Tongaat Hulett CFO Rob Aitken: Refinancing debt facilities was critical to release a clean audit

Rob explains that it took extraordinary effort from the finance teams to refinance the debt facilities.

Tongaat Hulett has announced its results for the year ended 31 March 2021, showing continued progress in its turnaround strategy. The business made significant progress in its efforts to reduce debt, decreasing net debt by 42 percent from R11.354 billion to R6.570 billion, through the successful conclusion of several asset disposals, as well as reduced costs and improvements to the working capital cycle. The sugar producer also finalised the refinancing of its South African debt and signed credit-approved term sheets to conclude its Mozambican debt restructure, creating greater certainty on funding.

According to CFO Rob Aitken, the highlight of the results is the agreements Tongaat Hulett reached with its lenders in South Africa and Mozambique to refinance the debt facilities. “It took an extraordinary effort from the finance teams to do this in conjunction with the year-end process,” he says.

He explains that credit approved term sheets were signed on 26 June and 12 July, with the sugar producer releasing its results the next day. “Without this agreement, and with our existing facilities expiring on 30 September, this became a critical factor to allow the release of our results with a clean audit report,” Rob says.

He adds that, in South Africa, the principle underpinning the debt refinance was to negotiate a sustainable debt solution with longer dated facilities to create stability for the company and allocate the remaining debt to two separate payment-in-kind instruments. “The new facilities expire on 30 June 2024 and we can also provide our shareholders with some clarity around the quantum of the excess debt that we need to repay and the options available to us.”

Rob is also pleased with the receipt of R426 million from Tongaat Hulett’s various African investments. In South Africa, sales volumes increased by 22 percent and there was an increase in market share supported by a refresh of the Huletts® brand. In Mozambique, local market sales were at the highest in the past 10 years. “It was very pleasing to see a more favourable commercial environment in our South African and Mozambican sugar operations,” he says.

Covid-19 impact
“Covid-19 definitely continues to pose challenges to the business,” Rob says. Tongaat Hulett’s revenue for the year decreased by three percent to R13.9 billion.

Rob explains that the biggest impact on the revenue was seen in the group’s property business, which had a particularly challenging year under the pandemic conditions. “This was seen in the property results, where the drop in revenue resulted in a 91 percent drop in operating profit from R658 million to R58 million.”

“The pandemic negatively impacted all aspects of the business value chain, including delaying planning approvals and undoing various deals which were being negotiated,” Rob says, adding that approximately R480 million worth of deals in progress were delayed or cancelled during the financial year.

Fortunately, Tongaat Hulett’s sugar businesses were able to operate during the various lockdowns.
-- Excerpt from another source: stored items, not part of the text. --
**src/rtl/phold_pkg.sv**
```systemverilog
package phold_pkg;

  typedef enum logic [1:0] {
    MODE_DIRECT = 2'b00,
    MODE_HOLD   = 2'b01,
    MODE_PKMIN  = 2'b10,
    MODE_PKTIME = 2'b11
  } mode_e;

  typedef enum logic [1:0] {
    ST_IDLE  = 2'b00,
    ST_DRIVE = 2'b01,
    ST_REST  = 2'b10
  } state_e;

  // power-up configuration values a surrounding register file would load
  localparam logic [1:0] DEF_MODE = 2'b00;
  localparam logic [1:0] DEF_IPK  = 2'b10;
  localparam logic [1:0] DEF_IHD  = 2'b01;
  localparam logic [1:0] DEF_TOFF = 2'b01;
  localparam logic [2:0] DEF_TPK  = 3'b101;

  function automatic int unsigned off_ticks(input logic [1:0] code, input int unsigned step);
    return (int'(code) + 1) * step;
  endfunction

  function automatic int unsigned peak_ticks(input logic [2:0] code, input int unsigned step);
    return (int'(code) + 2) * step;
  endfunction

endpackage

```
**src/rtl/phold_tick.sv**
```systemverilog
module phold_tick #(
  parameter int DIV = 100
) (
  input  logic clk,
  input  logic rst_n,
  output logic tick
);
  localparam int W = (DIV > 1) ? $clog2(DIV) : 1;
  localparam logic [W-1:0] LAST = W'(DIV - 1);

  logic [W-1:0] cnt_q, cnt_d;

  always_comb begin
    if (cnt_q == LAST) cnt_d = '0;
    else               cnt_d = cnt_q + 1'b1;
  end

  always_ff @(posedge clk or negedge rst_n) begin
    if (!rst_n) cnt_q <= '0;
    else        cnt_q <= cnt_d;
  end

  assign tick = (cnt_q == LAST);
endmodule

```
**src/rtl/phold_timer.sv**
```systemverilog
module phold_timer #(
  parameter int W = 12
) (
  input  logic         clk,
  input  logic         rst_n,
  input  logic         tick,
  input  logic         load,
  input  logic [W-1:0] load_val,
  output logic         zero,
  output logic         expire
);
  logic [W-1:0] cnt_q, cnt_d;
  logic         cnt_en;

  assign cnt_en = load | (tick & (cnt_q != '0));

  always_comb begin
    if (load) cnt_d = load_val;
    else      cnt_d = cnt_q - 1'b1;
  end

  always_ff @(posedge clk or negedge rst_n) begin
    if (!rst_n)      cnt_q <= '0;
    else if (cnt_en) cnt_q <= cnt_d;
  end

  assign zero   = (cnt_q == '0);
  assign expire = tick & (cnt_q == W'(1));
endmodule

```
**src/rtl/phold_ctrl.sv**
```systemverilog
module phold_ctrl
  import phold_pkg::*;
#(
  parameter int CLK_PER_US   = 100,
  parameter int BLANK_US     = 20,
  parameter int OFF_STEP_US  = 100,
  parameter int PEAK_STEP_US = 400
) (
  input  logic       clk,
  input  logic       rst_n,
  input  logic       chan_en,
  input  logic       cur_above,
  input  logic [1:0] cfg_mode,
  input  logic [1:0] cfg_ipk,
  input  logic [1:0] cfg_ihd,
  input  logic [1:0] cfg_toff,
  input  logic [2:0] cfg_tpk,
  output logic       sel_peak,
  output logic [1:0] ref_code,
  output logic       gate_on
);
  localparam int PH_MAX = (BLANK_US > 4 * OFF_STEP_US) ? BLANK_US : 4 * OFF_STEP_US;
  localparam int PH_W   = $clog2(PH_MAX + 1);
  localparam int PK_W   = $clog2(9 * PEAK_STEP_US + 1);

  logic tick;
  state_e state_q, state_d;
  logic peak_q, peak_d;
  logic ph_load, pk_load;
  logic [PH_W-1:0] ph_val;
  logic [PK_W-1:0] pk_val;
  logic ph_zero, ph_expire, pk_zero, pk_expire;
  mode_e mode;
  logic trip;

  phold_tick #(.DIV(CLK_PER_US)) tick_i (
    .clk(clk), .rst_n(rst_n), .tick(tick)
  );

  // blanking window and off-time share one timer: they never overlap
  phold_timer #(.W(PH_W)) phase_tmr_i (
    .clk(clk), .rst_n(rst_n), .tick(tick), .load(ph_load),
    .load_val(ph_val), .zero(ph_zero), .expire(ph_expire)
  );

  phold_timer #(.W(PK_W)) peak_tmr_i (
    .clk(clk), .rst_n(rst_n), .tick(tick), .load(pk_load),
    .load_val(pk_val), .zero(pk_zero), .expire(pk_expire)
  );

  assign mode   = mode_e'(cfg_mode);
  assign trip   = cur_above & ph_zero & (mode != MODE_DIRECT);
  assign pk_val = PK_W'(peak_ticks(cfg_tpk, PEAK_STEP_US));

  always_comb begin
    state_d = state_q;
    peak_d  = peak_q;
    ph_load = 1'b0;
    ph_val  = PH_W'(BLANK_US);
    pk_load = 1'b0;
    // timed peak phase ends on expiry of the peak timer
    if (pk_expire && mode == MODE_PKTIME) peak_d = 1'b0;
    case (state_q)
      ST_IDLE: begin
        if (chan_en) begin
          state_d = ST_DRIVE;
          ph_load = 1'b1;
          pk_load = 1'b1;
          peak_d  = (mode == MODE_PKMIN) || (mode == MODE_PKTIME);
        end
      end
      ST_DRIVE: begin
        if (trip) begin
          state_d = ST_REST;
          ph_load = 1'b1;
          ph_val  = PH_W'(off_ticks(cfg_toff, OFF_STEP_US));
          if (mode == MODE_PKMIN) peak_d = 1'b0;  // handover at first trip
        end
      end
      ST_REST: begin
        if (ph_expire || mode == MODE_DIRECT) begin
          state_d = ST_DRIVE;   // internal turn-on, blanking reloaded
          ph_load = 1'b1;
        end
      end
      default: state_d = ST_IDLE;
    endcase
    if (!chan_en) begin
      state_d = ST_IDLE;
      peak_d  = 1'b0;
    end
  end

  always_ff @(posedge clk or negedge rst_n) begin
    if (!rst_n) begin
      state_q <= ST_IDLE;
      peak_q  <= 1'b0;
    end else begin
      state_q <= state_d;
      peak_q  <= peak_d;
    end
  end

  assign gate_on  = (state_q == ST_DRIVE);
  assign sel_peak = peak_q;
  assign ref_code = peak_q ? cfg_ipk : cfg_ihd;

  logic unused_ok;
  assign unused_ok = pk_zero;
endmodule

```
**config.mk**
```make
export PLATFORM = sky130hd
export DESIGN_NAME = phold_ctrl
export DESIGN_NICKNAME = d
export VERILOG_FILES = /design/src/rtl/phold_pkg.sv /design/src/rtl/phold_tick.sv /design/src/rtl/phold_timer.sv /design/src/rtl/phold_ctrl.sv
export SDC_FILE = /design/constraint.sdc
export NUM_CORES = 1
export LEC_CHECK = 0
export ABC_AREA = 1
export CAP_MARGIN = 20
export CORE_AREA = 2 2 68 96
export CTS_CLUSTER_DIAMETER = 200
export DETAILED_ROUTE_END_ITERATION = 7
export DIE_AREA = 0 0 70 98
export PLACE_DENSITY = 0.64
export SKIP_CTS_REPAIR_TIMING = 1
export SYNTH_ARGS = -nofsm -noshare
export SYNTH_HDL_FRONTEND = slang
export SYNTH_SLANG_ARGS = --single-unit
export TNS_END_PERCENT = 10
```
**constraint.sdc**
```tcl
create_clock -name clk -period 1.84 [get_ports clk]
set_clock_uncertainty 0.1 [all_clocks]
set_input_delay 0.276 -clock clk [delete_from_list [all_inputs] [get_ports clk]]
set_output_delay 0.276 -clock clk [all_outputs]
set_load 0.005 [all_outputs]
```
==> results.ini, run 1 <==
[clocking]
clkSinkCount = 31
htreeDepth = 2
cts_buffers = 5
clk_pin_slew_ns = 0.07
cts_tree = built
cts_max_path_buffers = 2
clk_latency_ns = 0.28
ctsRootBufferMaster = clkbuf_8

[drt]
drt_iter0_markers = 73
via_count = 2264
wl_per_cell_um = 12.1
first_pass_iters = 4
drt_wl_total_um = 5570
vias_per_cell = 4.92
remaining_drc_errors = 0
drtAntennaViolNets = 0

[finish]
areaGrowthSynthToFinish_pct = 34.0
nets = 423
antenna_cells = 0
final_core_util_pct = 52.0
drive_gt1_share_pct = 23.5
fill_cells = 605

[synthesis]
ys_types = 31
synth-seq-area-share_pct = 33.1
avgSynthCellArea_um2 = 7.23
synth_area_um2 = 2340
yosys_warnings = 0
synth_cells = 324
synth_area_leader_cell = dfrtp_1
ys_ff_latch = 31
synth_area_leaders = dfrtp_1 33%, ha_1 11%, nand2_1 11%
syn_nets = 360
synth_top_area_share_pct = 33.1

[hold_path]
hp-class = input port to asynchronous set/reset pin

[power]
p_seq_share_pct = 33.0
p_per_area_nw_per_um2 = 980
peakVddDrop_mv = 0.505
cellLeakagePower_uw = 0.00157
p_int_uw = 1830
p_comb_share_pct = 47.0
total_power_uw = 3080
switching_share_pct = 40.5
pwr-share-clk_pct = 20.0
power.switching_uw = 1250

[placement]
dp_hpwl_um = 4280
gp_congestion = 0.835
io_buffers = 18

[worst_setup_path]
required_ns = 1.46
arrival_ns = 1.47
cp-end-kind = primary output
critPathLaunch = state_q[1]
path_buf_inv = 1
critPathSlowestCell = clkdlybuf4s50_1
r2r_slack_ns = 0.03
slowest_delay_ns = 0.52
timing.rr.start = phase_tmr_i.cnt_q[1]
cp_top_family = buffers and inverters
crit_chain = nor2_4 -> clkdlybuf4s50_1
path_class = flip-flop to primary output
cp-start-kind = flip-flop
critical_path.max_fanout = 6

[die]
die_w_um = 70
die_h_um = 98
die_area_um2 = 6860
initial_core_util_pct = 38.8
rows = 34
io_pins = 19
coreArea_um2 = 6040

[timing]
rsz0062_at_grt = true
setup_viol = 1
setup_ws_ns = -0.00581
whs_ns = 0.304
tightest_slew_ns = 0.432
fmax_ghz = 0.542
fin_crit_sh_pct = 100
min_period_ns = 1.85
slew_headroom_pct = 71.2
final-hold-violation-count = 0
slew_viol_final = 0

[global_route]
grt_remaining_overflow = 0
use_met1_pct = 19.3
globalRouteMet2Util_pct = 32.7
grt_use_total_pct = 17.3
grt_max_degree = 32
grt-busiest-layer = met2
grt_use_met3_pct = 2.17
grt_pass1_wl_um = 9700
antenna_found_initial = 0
grt_pass1_vias = 2271

[run]
drv_cap = 0

[outcome]
violations = setup timing
outcome = complete, but fails checks

## worst register-to-register path, delay by kind of cell (launching register included)
family                   cells  cell delay (ns)
adder cells (fa/ha/maj)      1             0.13
AND/OR/NAND/NOR              9             0.75
buffers and inverters        4             0.31
flip-flops                   1             0.40
## Yosys cell counts, drive strengths merged
cell type  count
ha            20
xnor2          5
nand2         72
a21oi          9
xor2           9
o21ai         14
nand4          8
nor2          48
a31oi          1
o22ai          2
nor3           5
or2            1
inv           52
nand3         34
dfrtp         31
fa             1
o21a           2
o31ai          1
buf            3
and3           1
o211ai         3
nor3b          2
## kinds of logic after synthesis
kind of cell	synth area share, %
AO/OA/AOI/OAI	7.79
XOR/XNOR	5.23
buffers and inverters	9.24
flip-flops	33.1
AND/OR/NAND/NOR	33.1
adder cells (fa/ha/maj)	11.5
## worst paths after layout
kind / cells after the start / endpoint
min in group clk: 1 / tick_i.cnt_q[0]
hold / removal: 2 / peak_tmr_i.cnt_q[5]
setup / recovery: 2 / gate_on
setup reg to reg: 14 / phase_tmr_i.cnt_q[3]
max in group asynchronous: 2 / sel_peak
hold reg to reg: 1 / tick_i.cnt_q[0]
## final cells by class
class                      instances  area [um^2]  area share (%)
tap                               72         90.1            2.87
sequential                        31          777            24.8
multi-input combinational        238         1470            46.7
clock buffer                       8          100            3.19
timing repair buffer              59          504            16.1
inverter                          52          201            6.42
## routing by layer
layer | routed length, um | vias to the layer above | share of wire [%]
met5 | 0 | - | 0
met4 | 82 | 0 | 1.5
met3 | 120 | 7 | 2.2
met2 | 3040 | 30 | 55
met1 | 2330 | 1070 | 42
li1 | - | 1157 | -
## power by group through the flow
stage                     clock network (uW)  registers [uW]  logic (uW)
after floorplan                            0             982         924
final                                    616            1010        1450
after global placement                     0            1010        1370
after global routing                     653            1030        1640
after detailed placement                   0            1010        1390
after CTS                                628            1000        1400
## flip-flops by register name, indices dropped and copies added (netlist names)
register and count:
peak_tmr_i.cnt_q 12, phase_tmr_i.cnt_q 9, tick_i.cnt_q 7, state_q 2, sel_peak 1
## cells in the final DEF (no fill, tap or decap), drive strengths merged
master and count:
nor3b 2, or2 1, nor3 5, fa 1
o211ai 3, ha 20, and3 1, dfrtp 31
a21oi 9, o21ai 14, buf 42, o21a 2
nand2 72, clkbuf 8, o31ai 1, nand3 34
inv 51, xor2 9, nand4 8, clkinvlp 1
dlymetal6s2s 2, xnor2 5, o22ai 2, nor2 48
a31oi 1, clkdlybuf4s50 15
## metrics by stage
stage | TNS, ns | setup slack [ns] | instance area (um^2) | std cells
after floorplan | -0.00152 | -0.00152 | 2420 | 324
after global placement | -1.93 | -0.649 | 2940 | 446
after detailed placement | -2.23 | -0.714 | 2940 | 446
after CTS | -0.990 | -0.421 | 3040 | 454
after global routing | -1.08 | -0.137 | 3140 | 460
final | -0.00581 | -0.00581 | 3140 | 460
Note: power is estimated with default switching activity, not from simulation.
==> inputs of run 2 (changes only) <==
--- a/config.mk
+++ b/config.mk
@@ -16,4 +16,3 @@
 export SYNTH_ARGS = -nofsm -noshare
 export SYNTH_HDL_FRONTEND = slang
 export SYNTH_SLANG_ARGS = --single-unit
-export TNS_END_PERCENT = 10
==> run 2 against run 1 <==
The flow now finishes without violations; hold slack better by 0.00073 ns; sequential power is essentially flat; clock-buffer cell count unchanged; register-to-register slack is essentially flat; fmax increased by 2.8%; flip-flop and latch count unchanged; largest cell class unchanged; highest routed layer unchanged.
==> results.ini, run 2 (synthesized netlist as in run 1, its figures left out) <==
[worst_setup_path]
arrival_ns = 1.87  ; was 1.47 ns
slowest_delay_ns = 0.40  ; was 0.52 ns
crit_top_cell = nand2_2
cp-start-kind = flip-flop  ; unchanged
path_buf_inv = 3  ; was 1
critPathSlowestCell = dfrtp_1  ; was clkdlybuf4s50_1
r2r_end = phase_tmr_i.cnt_q[3]  ; unchanged
cp.depth = 14  ; was 2
crit_chain = inv_2 -> ha_1 -> inv_1 -> nor2_2 -> nand2_1 -> nor2_1 -> nand2_2 -> nand2_2 -> nand2_2 -> nand2_4 -> nand2_4 -> buf_12 -> nand3_1 -> nand3_1  ; was nor2_4 -> clkdlybuf4s50_1
cp-end-kind = flip-flop  ; was primary output
critPathLaunch = phase_tmr_i.cnt_q[1]  ; was state_q[1]
r2r_slack_ns = 0.04  ; was 0.03 ns
reg2reg_depth = 14  ; unchanged
critical_path.max_fanout = 10  ; was 6
timing.rr.start = phase_tmr_i.cnt_q[1]  ; unchanged
required_ns = 1.91  ; was 1.46 ns
path_class = flip-flop to flip-flop  ; was flip-flop to primary output
cp_top_family = simple AND/OR/NAND/NOR gates  ; was buffers and inverters

[drt]
remaining_drc_errors = 0  ; unchanged
drt_wl_total_um = 5590  ; was 5570 um
vias_per_cell = 4.92  ; about the same
drtAntennaViolNets = 0  ; unchanged
via_count = 2274  ; was 2264
drt_iter0_markers = 88  ; was 73
first_pass_iters = 4  ; unchanged
wl_per_cell_um = 12.1  ; about the same

[placement]
gp_congestion = 0.835  ; unchanged
io_buffers = 18  ; unchanged
post-place-cells = 446  ; unchanged
dp_hpwl_um = 4280  ; unchanged
dp_slack_ns = -0.714  ; unchanged

[die]
coreArea_um2 = 6040  ; unchanged
die_w_um = 70  ; unchanged
io_pins = 19  ; unchanged
die_area_um2 = 6860  ; unchanged
rows = 34  ; unchanged
die_h_um = 98  ; unchanged
initial_core_util_pct = 38.8  ; unchanged

[global_route]
grt_max_degree = 32  ; unchanged
grt_use_total_pct = 17.3  ; unchanged
antenna_found_initial = 0  ; unchanged
grt_pass1_wl_um = 9700  ; unchanged
grt_remaining_overflow = 0  ; unchanged
grt_pass1_vias = 2271  ; unchanged

[timing]
slew_headroom_pct = 71.1  ; was 71.2%
fmax_ghz = 0.557  ; was 0.542 GHz
setup_viol = 0  ; was 1
fin_crit_sh_pct = 97.6  ; was 100%
rsz0062_at_grt = true  ; unchanged
min_period_ns = 1.80  ; was 1.85 ns
whs_ns = 0.304  ; about the same
final-hold-violation-count = 0  ; unchanged
setup_ws_ns = 0.0436  ; was -0.00581 ns
slew_viol_final = 0  ; unchanged
tightest_slew_ns = 0.433  ; was 0.432 ns

[finish]
areaGrowthSynthToFinish_pct = 36.7  ; was 34.0%
antenna_cells = 0  ; unchanged
nets = 425  ; was 423
final_cell_mix = 62 x nand2_1, 44 x inv_1, 39 x nor2_1, 39 x buf_4, 29 x dfrtp_1  ; was 63 x nand2_1, 45 x inv_1, 41 x nor2_1
regMostFlops = peak_tmr_i.cnt_q  ; unchanged
instances_no_fill = 462  ; was 460
final_common_cell = nand2_1  ; unchanged
fill_cells = 596  ; was 605
drive_gt1_share_pct = 25.6  ; was 23.5%
largest_registers = peak_tmr_i.cnt_q x12, phase_tmr_i.cnt_q x9, tick_i.cnt_q x7  ; unchanged
final_core_util_pct = 53.0  ; was 52.0%
largest_reg_flops = 12  ; unchanged

[clocking]
cts_buffers = 5  ; unchanged
cts_tree = built  ; unchanged
htreeDepth = 2  ; unchanged
ctsRootBufferMaster = clkbuf_8  ; unchanged
clk_latency_ns = 0.28  ; about the same
clkSinkCount = 31  ; unchanged
clk_pin_slew_ns = 0.07  ; about the same
cts_max_path_buffers = 2  ; unchanged

[power]
p_per_area_nw_per_um2 = 975  ; was 980 nW/um^2
peakVddDrop_mv = 0.518  ; was 0.505 mV
cellLeakagePower_uw = 0.00159  ; was 0.00157 uW

[hold_path]
hp-class = input port to asynchronous set/reset pin  ; unchanged

[outcome]
outcome = finished, final reports clean  ; was complete, but fails checks

[run]
drv_cap = 0  ; unchanged

-- run 2: cell types whose count changed in the layout (fill, tap and decap cells not counted), sizes merged --
cell	previous run	this run
dlymetal6s2s	2	3
buf	42	44
clkdlybuf4s50	15	14
-- run 2: layout make-up --
| class | instances | area (um^2) | area share, % |
|---|---|---|---|
| Tap cell | 72 | 90.1 | 2.81 |
| Inverter | 52 | 201 | 6.29 |
| Sequential cell | 31 | 778 | 24.3 |
| Timing Repair Buffer | 61 | 529 | 16.5 |
| Clock buffer | 8 | 100 | 3.13 |
| Multi-Input combinational cell | 238 | 1500 | 47.0 |
-- run 2: how the worst max path moves through the flow --
stage                           end  slack [ns]
6_report       phase_tmr_i.cnt_q[3]        0.04
5_1_grt        phase_tmr_i.cnt_q[6]       -0.12
4_1_cts        peak_tmr_i.cnt_q[10]       -0.42
3_5_place_dp   peak_tmr_i.cnt_q[10]       -0.71
3_3_place_gp   peak_tmr_i.cnt_q[10]       -0.65
2_1_floorplan  peak_tmr_i.cnt_q[10]      -0.002
-- run 2: per-stage QoR --
step                cell area (um^2)  power, uW  setup TNS, ns
global route                    3200       3380         -0.819
global placement                2940       2380          -1.93
CTS                             3040       3040         -0.990
floorplan                       2420       1910       -0.00152
finish                          3200       3120              0
detailed placement              2940       2410          -2.23
-- run 2: metal layers --
layer  vias up  global-route usage, %  wire length [um]
met4         0                   6.66                59
met3         4                   2.17               117
met5         -                      0                 0
met1      1072                   19.3              2350
li1       1164                      -                 -
met2        34                   32.7              3060
-- run 2: where the power goes --
group,total [uW],internal [uW],switching [uW]
clock network,616,342,274
registers,1020,850,167
logic,1490,668,823
total,3120,1860,1260
==> inputs of run 3 (changes only) <==
--- a/config.mk
+++ b/config.mk
@@ -7,10 +7,10 @@
 export LEC_CHECK = 0
 export ABC_AREA = 1
 export CAP_MARGIN = 20
-export CORE_AREA = 2 2 68 96
+export CORE_AREA = 2 2 95 70
 export CTS_CLUSTER_DIAMETER = 200
 export DETAILED_ROUTE_END_ITERATION = 7
-export DIE_AREA = 0 0 70 98
+export DIE_AREA = 0 0 97 72
 export PLACE_DENSITY = 0.64
 export SKIP_CTS_REPAIR_TIMING = 1
 export SYNTH_ARGS = -nofsm -noshare
==> run 3 against run 2 <==
Non-clock buffer count is the same; combinational power is essentially flat; die area grew 1.8%; critical path depth shrank 2; global-route usage shrank 0.53 points; largest cell class unchanged; highest routed layer unchanged.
However, Rob explains that they still experienced shortages of critical spare parts due to border closures. “In South Africa, the start of the season was delayed as well as the commissioning of an important capital project that resulted in our sugar production being lower than the previous year.”

Forward-looking focus ares
Rob explains that finance costs remain an important focus area for the business going forward. Net finance costs for the year were significant, at R1.58 billion, and represent roughly 85 percent of the group’s operating profit. “We concluded R6.6 billion of asset disposals to reduce debt, so this will result in an annualised saving in the coming financial year.”

Embedded in finance costs were R245 million of exchange losses caused by currency volatility in Zimbabwe and Mozambique. “We need to look at ways to reduce or hedge these foreign exchange exposures, but there are limited formal hedging options available in those countries,” Rob says.

He adds that hyperinflation accounting does create some financial dynamics that are difficult for shareholders and others to understand.

According to the results, Tongaat Hulett has intensified its focus on ESG, fundamentally reviewing and restructuring its ESG framework, improving monitoring, measurement and environmental risk management. “Our environmental efforts have shown ongoing improvements in key metrics including reducing hazardous waste, while we continue to maximise the use of alternative fuels to reduce carbon emissions.”

The sugar producer is also strengthening governance across the group, and is well-advanced in implementing a group-wide governance risk and compliance management programme.